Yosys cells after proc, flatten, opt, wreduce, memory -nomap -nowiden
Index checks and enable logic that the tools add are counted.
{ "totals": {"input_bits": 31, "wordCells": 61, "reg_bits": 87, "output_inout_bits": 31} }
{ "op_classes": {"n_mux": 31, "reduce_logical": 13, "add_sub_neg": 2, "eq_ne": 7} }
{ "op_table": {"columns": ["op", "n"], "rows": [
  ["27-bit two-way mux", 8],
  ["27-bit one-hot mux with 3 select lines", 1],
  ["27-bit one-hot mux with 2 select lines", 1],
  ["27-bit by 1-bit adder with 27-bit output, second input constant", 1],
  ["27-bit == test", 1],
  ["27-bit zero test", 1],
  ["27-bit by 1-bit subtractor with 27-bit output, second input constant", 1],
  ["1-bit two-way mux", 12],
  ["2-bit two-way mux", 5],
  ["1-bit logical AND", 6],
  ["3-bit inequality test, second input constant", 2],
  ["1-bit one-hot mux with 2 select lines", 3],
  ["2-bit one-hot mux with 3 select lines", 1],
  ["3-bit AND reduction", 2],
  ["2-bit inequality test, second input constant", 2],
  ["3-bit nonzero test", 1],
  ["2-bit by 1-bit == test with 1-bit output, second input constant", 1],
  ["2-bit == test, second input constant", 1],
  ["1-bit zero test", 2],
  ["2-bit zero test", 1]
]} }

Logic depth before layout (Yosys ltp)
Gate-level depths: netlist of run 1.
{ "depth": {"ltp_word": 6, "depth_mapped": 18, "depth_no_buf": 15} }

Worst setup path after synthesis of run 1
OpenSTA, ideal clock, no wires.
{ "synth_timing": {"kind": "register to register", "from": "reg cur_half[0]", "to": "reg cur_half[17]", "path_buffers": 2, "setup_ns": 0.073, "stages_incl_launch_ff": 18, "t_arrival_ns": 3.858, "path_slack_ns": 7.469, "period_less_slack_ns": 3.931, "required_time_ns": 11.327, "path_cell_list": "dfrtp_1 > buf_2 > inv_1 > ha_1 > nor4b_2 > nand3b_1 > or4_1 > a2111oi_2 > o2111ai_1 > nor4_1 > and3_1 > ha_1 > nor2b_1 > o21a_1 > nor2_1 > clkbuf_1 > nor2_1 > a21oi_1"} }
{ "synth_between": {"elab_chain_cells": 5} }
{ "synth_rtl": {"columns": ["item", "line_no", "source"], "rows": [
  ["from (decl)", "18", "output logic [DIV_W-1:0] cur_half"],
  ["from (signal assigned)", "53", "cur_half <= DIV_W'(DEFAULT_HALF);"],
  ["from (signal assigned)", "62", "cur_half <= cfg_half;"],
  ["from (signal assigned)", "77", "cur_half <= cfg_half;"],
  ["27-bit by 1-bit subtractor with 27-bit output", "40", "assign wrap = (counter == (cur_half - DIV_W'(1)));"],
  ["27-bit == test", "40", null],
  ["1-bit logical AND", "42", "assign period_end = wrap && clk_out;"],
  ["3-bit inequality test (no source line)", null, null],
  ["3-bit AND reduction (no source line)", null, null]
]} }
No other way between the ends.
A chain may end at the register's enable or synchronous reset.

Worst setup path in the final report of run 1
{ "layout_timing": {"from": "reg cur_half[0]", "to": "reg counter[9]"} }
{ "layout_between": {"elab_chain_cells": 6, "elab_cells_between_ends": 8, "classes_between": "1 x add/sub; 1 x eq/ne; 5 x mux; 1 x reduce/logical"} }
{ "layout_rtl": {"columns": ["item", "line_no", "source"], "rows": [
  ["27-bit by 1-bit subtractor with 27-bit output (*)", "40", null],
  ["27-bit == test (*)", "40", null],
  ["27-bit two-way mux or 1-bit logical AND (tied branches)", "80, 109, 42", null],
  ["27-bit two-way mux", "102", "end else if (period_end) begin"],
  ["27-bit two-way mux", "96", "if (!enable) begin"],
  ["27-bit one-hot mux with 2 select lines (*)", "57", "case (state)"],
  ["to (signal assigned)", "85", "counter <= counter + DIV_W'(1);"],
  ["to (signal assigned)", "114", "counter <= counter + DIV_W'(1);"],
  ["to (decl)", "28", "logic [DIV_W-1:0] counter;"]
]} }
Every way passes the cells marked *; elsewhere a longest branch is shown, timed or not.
### src/rtl/freq2noteid.sv
// freq2noteid: converts an integer frequency in Hz to the nearest note id
// (note n = C0 * ratio^n, note 0 = rest). Iterative search, one semitone per
// clock, using the same fixed-point constants and per-step truncation as the
// note-to-frequency path so a round trip agrees.
// Optional feature macro: LAST_CACHE_EN (remembers the last completed
// conversion and answers a repeated frequency without searching).
//
// Handshake: req is looked at only in IDLE and only when done is low; a
// request seen while busy, in DONE, or in the done cycle is dropped, never
// queued. freq is captured on acceptance. done is a one-cycle registered
// pulse that coincides with the update of noteid, which then holds.
module freq2noteid (
  input  logic        clk,
  input  logic        rst,
  input  logic        req,
  input  logic [15:0] freq,
  output logic        busy,
  output logic        done,
  output logic [7:0]  noteid
);

  localparam logic [23:0] C0X1024    = 24'd8372;
  localparam logic [35:0] RATIOX1024 = 36'd1085;
  localparam logic [35:0] HALFX1024  = 36'd1054;
  localparam logic [7:0]  MAX_NOTE   = 8'd127;

  typedef enum logic [1:0] {IDLE = 2'd0, CALC = 2'd1, DONE = 2'd2} state_t;

  state_t      state_q, state_d;
  logic [25:0] target_q, target_d;
  logic [23:0] fcur_q, fcur_d;
  logic [7:0]  n_q, n_d;
  logic [7:0]  result_q, result_d;
  logic        busy_q, busy_d;
  logic        done_q, done_d;
  logic [7:0]  noteid_q, noteid_d;

  logic [35:0] mid_prod;
  logic [35:0] step_prod;
  logic [25:0] mid;
  logic [23:0] fcur_step;
  logic        stop;
  logic        accept;
  logic        hit;

  // Rounding threshold and next candidate frequency, both truncated after >>10
  assign mid_prod  = {12'd0, fcur_q} * HALFX1024;
  assign step_prod = {12'd0, fcur_q} * RATIOX1024;
  assign mid       = mid_prod[35:10];
  assign fcur_step = step_prod[33:10];
  // A tie (target == mid) keeps searching, i.e. rounds up
  assign stop      = (target_q < mid) || (n_q == MAX_NOTE);
  assign accept    = (state_q == IDLE) && req && !done_q;

`ifdef LAST_CACHE_EN
  logic [15:0] last_freq_q, last_freq_d;
  logic [7:0]  last_note_q, last_note_d;
  logic        cache_vld_q, cache_vld_d;

  assign hit = cache_vld_q && (freq == last_freq_q);

  // Cache of the most recently completed conversion
  always_comb begin
    last_freq_d = last_freq_q;
    last_note_d = last_note_q;
    cache_vld_d = cache_vld_q;
    if (state_q == DONE) begin
      last_freq_d = target_q[25:10];
      last_note_d = result_q;
      cache_vld_d = 1'b1;
    end
  end

  // Cache registers
  always_ff @(posedge clk or negedge rst) begin
    if (!rst) begin
      last_freq_q <= '0;
      last_note_q <= '0;
      cache_vld_q <= 1'b0;
    end else begin
      last_freq_q <= last_freq_d;
      last_note_q <= last_note_d;
      cache_vld_q <= cache_vld_d;
    end
  end
`else
  assign hit = 1'b0;
`endif

  // FSM state register
  always_ff @(posedge clk or negedge rst) begin
    if (!rst) state_q <= IDLE;
    else      state_q <= state_d;
  end

  // FSM next state
  always_comb begin
    state_d = state_q;
    unique case (state_q)
      IDLE: if (accept) state_d = ((freq == 16'd0) || hit) ? DONE : CALC;
      CALC: if (stop) state_d = DONE;
      DONE: state_d = IDLE;
      default: state_d = IDLE;
    endcase
  end

  // Datapath and output next values
  always_comb begin
    target_d = target_q;
    fcur_d   = fcur_q;
    n_d      = n_q;
    result_d = result_q;
    busy_d   = (state_d == CALC);
    done_d   = (state_q == DONE);
    noteid_d = (state_q == DONE) ? result_q : noteid_q;
    unique case (state_q)
      IDLE: begin
        if (accept) begin
          target_d = {freq, 10'd0};
          fcur_d   = C0X1024;
          n_d      = 8'd0;
          if (freq == 16'd0) result_d = 8'd0;
`ifdef LAST_CACHE_EN
          else if (hit) result_d = last_note_q;
`endif
        end
      end
      CALC: begin
        if (stop) begin
          // Note 0 is reserved for rest, so a nonzero input reports at least 1
          result_d = (n_q == 8'd0) ? 8'd1 : n_q;
        end else begin
          fcur_d = fcur_step;
          n_d    = n_q + 8'd1;
        end
      end
      default: ;
    endcase
  end

  // Datapath and output registers
  always_ff @(posedge clk or negedge rst) begin
    if (!rst) begin
      target_q <= '0;
      fcur_q   <= '0;
      n_q      <= '0;
      result_q <= '0;
      busy_q   <= 1'b0;
      done_q   <= 1'b0;
      noteid_q <= '0;
    end else begin
      target_q <= target_d;
      fcur_q   <= fcur_d;
      n_q      <= n_d;
      result_q <= result_d;
      busy_q   <= busy_d;
      done_q   <= done_d;
      noteid_q <= noteid_d;
    end
  end

  assign busy   = busy_q;
  assign done   = done_q;
  assign noteid = noteid_q;

endmodule
### config.mk
export PLATFORM = sky130hd
export DESIGN_NAME = freq2noteid
export DESIGN_NICKNAME = d
export VERILOG_FILES = /design/src/rtl/freq2noteid.sv
export SDC_FILE = /design/constraint.sdc
export NUM_CORES = 1
export LEC_CHECK = 0
export ABC_AREA = 1
export CORE_MARGIN = 1.5
export CORE_UTILIZATION = 49
export DETAILED_ROUTE_END_ITERATION = 8
export GPL_TIMING_DRIVEN = 0
export PLACE_DENSITY = 0.68
export SYNTH_ARGS = -nofsm -noshare
export SYNTH_HDL_FRONTEND = slang
export SYNTH_SLANG_ARGS = --single-unit
### constraint.sdc
create_clock -name clk -period 5.9 [get_ports clk]
set_input_delay 0.59 -clock clk [delete_from_list [all_inputs] [get_ports clk]]
set_output_delay 0.59 -clock clk [all_outputs]
set_load 0.01 [all_outputs]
· · · · ·
- **Brief**
Would you please reproduce the records above exactly, only from their first line through the line holding "by 1-bit adder", with both ends included?

- **Response to this exercise**
Yosys cells after proc, flatten, opt, wreduce, memory -nomap -nowiden
Index checks and enable logic that the tools add are counted.
{ "totals": {"input_bits": 31, "wordCells": 61, "reg_bits": 87, "output_inout_bits": 31} }
{ "op_classes": {"n_mux": 31, "reduce_logical": 13, "add_sub_neg": 2, "eq_ne": 7} }
{ "op_table": {"columns": ["op", "n"], "rows": [
  ["27-bit two-way mux", 8],
  ["27-bit one-hot mux with 3 select lines", 1],
  ["27-bit one-hot mux with 2 select lines", 1],
  ["27-bit by 1-bit adder with 27-bit output, second input constant", 1],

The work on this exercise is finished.